Winchester Stewart Oliphant (February 1, 1849 – June 24, 1945) was an American politician, one of the thousands of Americans who traveled across the United States in the second half of the 19th Century to establish a life in the northwest. He ultimately homesteaded and purchased land in Garfield County, WA and is best known for serving in the Territorial Legislature that helped set up the constitution for the State of Washington and then being elected to the House of Representatives in the first Washington State Legislature from 1889-90. During that session, he was Chair of the Agriculture Committee and introduced House Bill 90 which was passed in that session to establish Washington State University, a land grant University with “the object of said school shall be to train teachers of physical science and thereby to further the application of the principles of physical science to industrial pursuits”.

==Background and early life==

Winchester was born Feb 1 1849 in Beverly Ohio. He was the 3rd child of Davis Oliphant (1814-1892) and Mary Sharp (1823- 1907) who eventually had a total of 9 children and 8 lived into adulthood. His Oliphant ancestors came from Scotland to New Jersey in 1685.
There is little record of Winchester’s childhood and family circumstances. He obtained a full education by attending Beverly College and Ohio University in Athens, Ohio. He had elegant handwriting and was very literate for a young man of his age. His literacy skills helped him greatly in establishing his early jobs and later work in the legislature.

==Move west and first jobs==
Initially, he farmed and taught school near Beverly in Ohio and then emigrated in 1871 to Kansas at age 22 to join an older brother.

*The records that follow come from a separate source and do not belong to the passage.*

### src/rtl/ex_mem_stage.sv
// ============================================================================
// ex_mem_stage : EX/MEM pipeline register with flag register, branch decision
//                and MEM->EX forwarding detect.          Rev 1.0
// ============================================================================
`default_nettype none

module ex_mem_stage #(
  parameter int WIDTH = 64,
  parameter int RW    = 5
) (
  input  logic             clk,
  input  logic             reset,
  input  logic             stall,
  input  logic             flush,
  input  logic             in_valid,
  input  logic [WIDTH-1:0] alu_result,
  input  logic             alu_negative,
  input  logic             alu_zero,
  input  logic             alu_overflow,
  input  logic             alu_carry_out,
  input  logic             set_flags,
  input  logic [WIDTH-1:0] store_data,
  input  logic [RW-1:0]    rd,
  input  logic             reg_write,
  input  logic             mem_read,
  input  logic             mem_write,
  input  logic             is_blt,
  input  logic             is_cbz,
  input  logic [RW-1:0]    rs_a,
  input  logic [RW-1:0]    rs_b,
  output logic             out_valid,
  output logic [WIDTH-1:0] out_result,
  output logic [WIDTH-1:0] out_store_data,
  output logic [RW-1:0]    out_rd,
  output logic             out_reg_write,
  output logic             out_mem_read,
  output logic             out_mem_write,
  output logic             flag_n,
  output logic             flag_z,
  output logic             flag_v,
  output logic             flag_c,
  output logic             take_branch,
  output logic             fwd_a,
  output logic             fwd_b
);

  localparam logic [RW-1:0] c_XZR = RW'(31);

  logic             r_valid;
  logic [WIDTH-1:0] r_result;
  logic [WIDTH-1:0] r_store_data;
  logic [RW-1:0]    r_rd;
  logic             r_reg_write;
  logic             r_mem_read;
  logic             r_mem_write;
  logic [3:0]       r_flags;    // {N, Z, V, C}

  logic w_load;
  logic w_mem_writes_reg;

  assign w_load = ~stall & ~flush;

  always_ff @(posedge clk or posedge reset) begin
    if (reset) begin
      r_valid      <= 1'b0;
      r_result     <= '0;
      r_store_data <= '0;
      r_rd         <= '0;
      r_reg_write  <= 1'b0;
      r_mem_read   <= 1'b0;
      r_mem_write  <= 1'b0;
      r_flags      <= 4'b0000;
    end else if (flush) begin
      // Squash only the control side; data fields are don't-care when invalid.
      r_valid     <= 1'b0;
      r_reg_write <= 1'b0;
      r_mem_read  <= 1'b0;
      r_mem_write <= 1'b0;
    end else if (w_load) begin
      r_valid      <= in_valid;
      r_result     <= alu_result;
      r_store_data <= store_data;
      r_rd         <= rd;
      r_reg_write  <= in_valid & reg_write;
      r_mem_read   <= in_valid & mem_read;
      r_mem_write  <= in_valid & mem_write;
      if (in_valid && set_flags) begin
        r_flags <= {alu_negative, alu_zero, alu_overflow, alu_carry_out};
      end
    end
  end

  assign out_valid      = r_valid;
  assign out_result     = r_result;
  assign out_store_data = r_store_data;
  assign out_rd         = r_rd;
  assign out_reg_write  = r_reg_write;
  assign out_mem_read   = r_mem_read;
  assign out_mem_write  = r_mem_write;
  assign flag_n         = r_flags[3];
  assign flag_z         = r_flags[2];
  assign flag_v         = r_flags[1];
  assign flag_c         = r_flags[0];

  // B.LT reads the committed flags, never the flags this instruction produces.
  assign take_branch = in_valid & ~flush &
                       ((is_blt & (r_flags[3] ^ r_flags[1])) | (is_cbz & alu_zero));

  assign w_mem_writes_reg = r_valid & r_reg_write & (r_rd != c_XZR);
  assign fwd_a            = w_mem_writes_reg & (r_rd == rs_a);
  assign fwd_b            = w_mem_writes_reg & (r_rd == rs_b);

endmodule

`default_nettype wire
### config.mk
export PLATFORM = sky130hd
export DESIGN_NAME = ex_mem_stage
export DESIGN_NICKNAME = d
export VERILOG_FILES = /design/src/rtl/ex_mem_stage.sv
export SDC_FILE = /design/constraint.sdc
export NUM_CORES = 1
export LEC_CHECK = 0
export CORE_MARGIN = 2
export CORE_UTILIZATION = 39
export DETAILED_ROUTE_END_ITERATION = 10
export HOLD_SLACK_MARGIN = 0.08
export PLACE_DENSITY = 0.8
export SETUP_SLACK_MARGIN = 0.02
export SYNTH_ARGS = -nofsm -noshare
export SYNTH_HDL_FRONTEND = slang
export SYNTH_SLANG_ARGS = --single-unit
### constraint.sdc
create_clock -name clk -period 6.3 [get_ports clk]
set_input_delay 1.575 -clock clk [delete_from_list [all_inputs] [get_ports clk]]
set_output_delay 1.575 -clock clk [all_outputs]
set_load 0.01 [all_outputs]
Yosys cells after proc, flatten, opt, wreduce, memory -nomap -nowiden
Cells that the tools add are included.
{"block": "op_classes", "eq_ne": 3, "n_mux": 8, "n_bitwise": 16, "reduce_logical": 4}
{"operator": "$and 1x1->1", "count": 12}
{"operator": "$eq 5x5->1", "count": 2}
{"operator": "$mux 1", "count": 8}
{"operator": "$ne 5x5->1 const B", "count": 1}
{"operator": "$reduce_and 3->1", "count": 1}
{"operator": "$not 1->1", "count": 2}
{"operator": "$reduce_and 2->1", "count": 1}
{"operator": "$reduce_bool 2->1", "count": 1}
{"operator": "$logic_and 1x1->1", "count": 1}
{"operator": "$or 1x1->1", "count": 1}
{"operator": "$xor 1x1->1", "count": 1}
{"block": "totals", "register_bits": 141, "inputBits": 158, "output_inout_bits": 144}

Longest topological paths before layout
Gate-level depths: netlist (run 1).
{"block": "logic_depth", "word_depth": 4, "mapped_depth": 4, "depth_no_buf": 3}

Worst setup path before layout (run 1)
Ideal clock, no wire load.
{"block": "synth_path", "path_kind": "in2out", "startpoint": "in rs_a[0]", "endpoint": "out fwd_a", "t_arrival_ns": 2.215, "required_ns": 4.725, "setup_slack_ns": 2.510, "path_stages": 3, "n_path_buf": 0, "cell_sequence": "xnor2_1 nand3_1 nor4_1"}
{"block": "synth_via", "elab_chain_cells": 2}
{"element": "from (decl)", "line_no": "29", "text": "input logic [RW-1:0] rs_a,"}
{"element": "$eq 5x5->1", "line_no": "110", "text": "assign fwd_a = w_mem_writes_reg & (r_rd == rs_a);"}
{"element": "$and 1x1->1", "line_no": "110"}
{"element": "to (decl)", "line_no": "43", "text": "output logic fwd_a,"}
Every way passes these cells.

Worst setup path after layout (run 1)
{"block": "layout_path", "startpoint": "in rs_a[4]", "endpoint": "out fwd_a"}
The elaborated chain is that of the path after synthesis.

==> flow_metrics.tcl, run 1 <==
set metrics [dict create \
    cp.arrival_ps 3170 \
    postCtsSetupRepairBufs 0 \
    slowest_stage "clkdlybuf4s50_1" \
    grt_max_degree 135 \
    start_kind "primary input" \
    ys_top_cells_by_count "dfrtp_1, mux2_4, mux2_2, buf_6" \
    crit_chain "clkdlybuf4s50_1 > xnor2_1 > nand3_1 > nor4_1 > clkdlybuf4s50_1" \
    core_um2 14400 \
    dp_hpwl_mm 11.2 \
    synth.distinct_cells 19 \
    r2r_end "out_rd[4]" \
    synthArstFlopShare_pct 100 \
    r2r_slack_ps 5410 \
    vias 3936 \
    synthTopCellsByArea "dfrtp_1, mux2_4, mux2_2" \
    postSynthAreaPerCell_um2 17.5 \
    synth_cells 325 \
    switching_share_pct 23.4 \
    p_leak_nw 4.03 \
    synth-seq-cells 141 \
    dieWidth_um 125 \
    fin_crit_sh_pct 75.3 \
    start_util_pct 39.5 \
    cpMostUsedCell "clkdlybuf4s50_1" \
    drc_errors 0 \
    finalHoldViolations 0 \
    drt-total-wl_mm 15.4 \
    drive_above_1_share_pct 26.5 \
    root_buffer "clkbuf_16" \
    max_stage_delay_ps 580 \
    vias_per_cell 4.75 \
    clk_latency_ps 400 \
    numCtsBuffers 17 \
    cp-end-kind "output pin" \
    period_needed_ps 4750 \
    grt_remaining_overflow 0 \
    antenna_left 0 \
    p_sw_w 0.000685 \
    ir_worst_vdd_uv 177 \
    io_buffers 301 \
    grt_pass1_wl_mm 24.0 \
    cts.clk_slew.worst_paths_ps 60 \
    clock_skew_ps 0 \
    drt_iter0_markers 116 \
    slew_headroom_pct 33.6 \
    cp.buffers_inverters 2 \
    dp.cells 797 \
    hold_buffers 0 \
    die-area_um2 15600 \
    final_max_slew_viol_count 0 \
    place_congestion 0.891 \
    max_freq_mhz 211 \
    rsz0062_at_grt "false" \
    stdcell_count 829 \
    track_usage_pct 19.9 \
    clock_power_share_pct 37.6 \
    cpLargestDelayFamily "buffers and inverters" \
    cts_tree "built" \
    cp.required_ps 4720 \
    cap_violations 0 \
    seqPwrFrac_pct 38.4 \
    combPwrFrac_pct 23.9 \
    synth_fp_nets 483 \
    status "complete, no violations" \
    cp-startpoint "rs_a[4]" \
    synthDominantCellAreaShare_pct 61.9 \
    reg2reg_from "out_rd[4]" \
    fin_util_pct 65.9 \
    grt_pass1_vias 4382 \
    num_rows 44 \
    hp-class "flip-flop to flip-flop" \
    cts_sinks 141 \
    synth_ff_type "dfrtp_1" \
    die_y_um 125 \
    worstSetupPathType "primary input to output pin" \
    grt_antenna_before_repair 0 \
    dr.pass1.iters 4 \
    ys_warn_count 0 \
    worst_slew_pin_slew_ps 997 \
    cts_buffer_depth 2 \
    areaGrowthSynthToFinish_pct 66.7 \
    num-nets-final 790 \
    path_max_fanout 1 \
    tns_ps 0 \
    finalSetupViolations 0 \
    htree_levels 4 \
    internal_power_w 0.00224 \
    hold-path-endpoint "out_store_data[4]" \
    post_cts_resized 0 \
    diodes 0 \
    yosys.area.top_type "dfrtp_1" \
    hold_depth 1 \
    p_per_area_nw_per_um2 308 \
    total_power_w 0.00293 \
    io_pins 302 \
    cp.depth 5 \
    synth_most_common_cell "dfrtp_1" \
    synth_area_um2 5700 \
    synth_edf_count 0 \
    ys_seq_area_share_pct 61.9 \
    reg2regPathDepth 1 \
    wl_per_cell_um 18.6 \
    min_from "out_store_data[4]" \
]
==> cells by family after synthesis <==
logic type                count (synthesis)  synth area share, %
DFF                                     141                 61.9
muxes                                   137                 31.9
buffers and inverters                    16                 2.37
and+or+nand+nor                          14                 1.36
xor gates and xnor gates                 11                 1.69
AOI/OAI and AO/OA                         6                0.746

He taught school at Burlingame in Osage County for a year. Like many young men, he had caught the “western fever” and from there he traveled to Silverton, Oregon in 1872 where again he was a teacher and even bought a wheat ranch at Halsey, Oregon that he sold at the end of 6 months. During that time, he also managed a fruit drying plant for a season and became associated with DJ Steward and Company to help publish a history of Siskiyou County, California. In 1874 he became associated with the Pelton's Threshing Machine Manufacturing Company, as their Secretary and General Agent in the area around Salem, Oregon. They manufactured horse-powered threshing machines and he worked with them for 5 years.

Winchester and Emma Honoretta Hayward, who later became his wife, corresponded regularly during the 10 years he was away from Ohio. One letter he wrote to Emma dated June 17, 1879 describes the state of development of the region and his enthusiasm for the area:

“I will now be quite busy till some time in August. My business will be entirely with the farmers as I shall now be selling the machinery hence will be away from town most all the time…for five or six weeks my letters will be more or less irregular…It begins to be evident that I will get my affairs in good shape as early as I anticipated and I think more satisfactory than I had hoped. The rains are over here. The valley looks its best and this will be a prosperous year for this state. New York capitalists are investing here. J Gould has purchased the stock of the O. S. W. Company on the Columbia River and now controls its entire navigation. The North Pacific Railroad will be completed in a few years and the Utah Northern is pushing rapidly for the Columbia River. This line is owned by Gould. This insures two transcontinental railways to this state. California capitalists are beginning to realize that this is a better state than California and are investing. Soon Oregon will not be so far away apparently as it is now.”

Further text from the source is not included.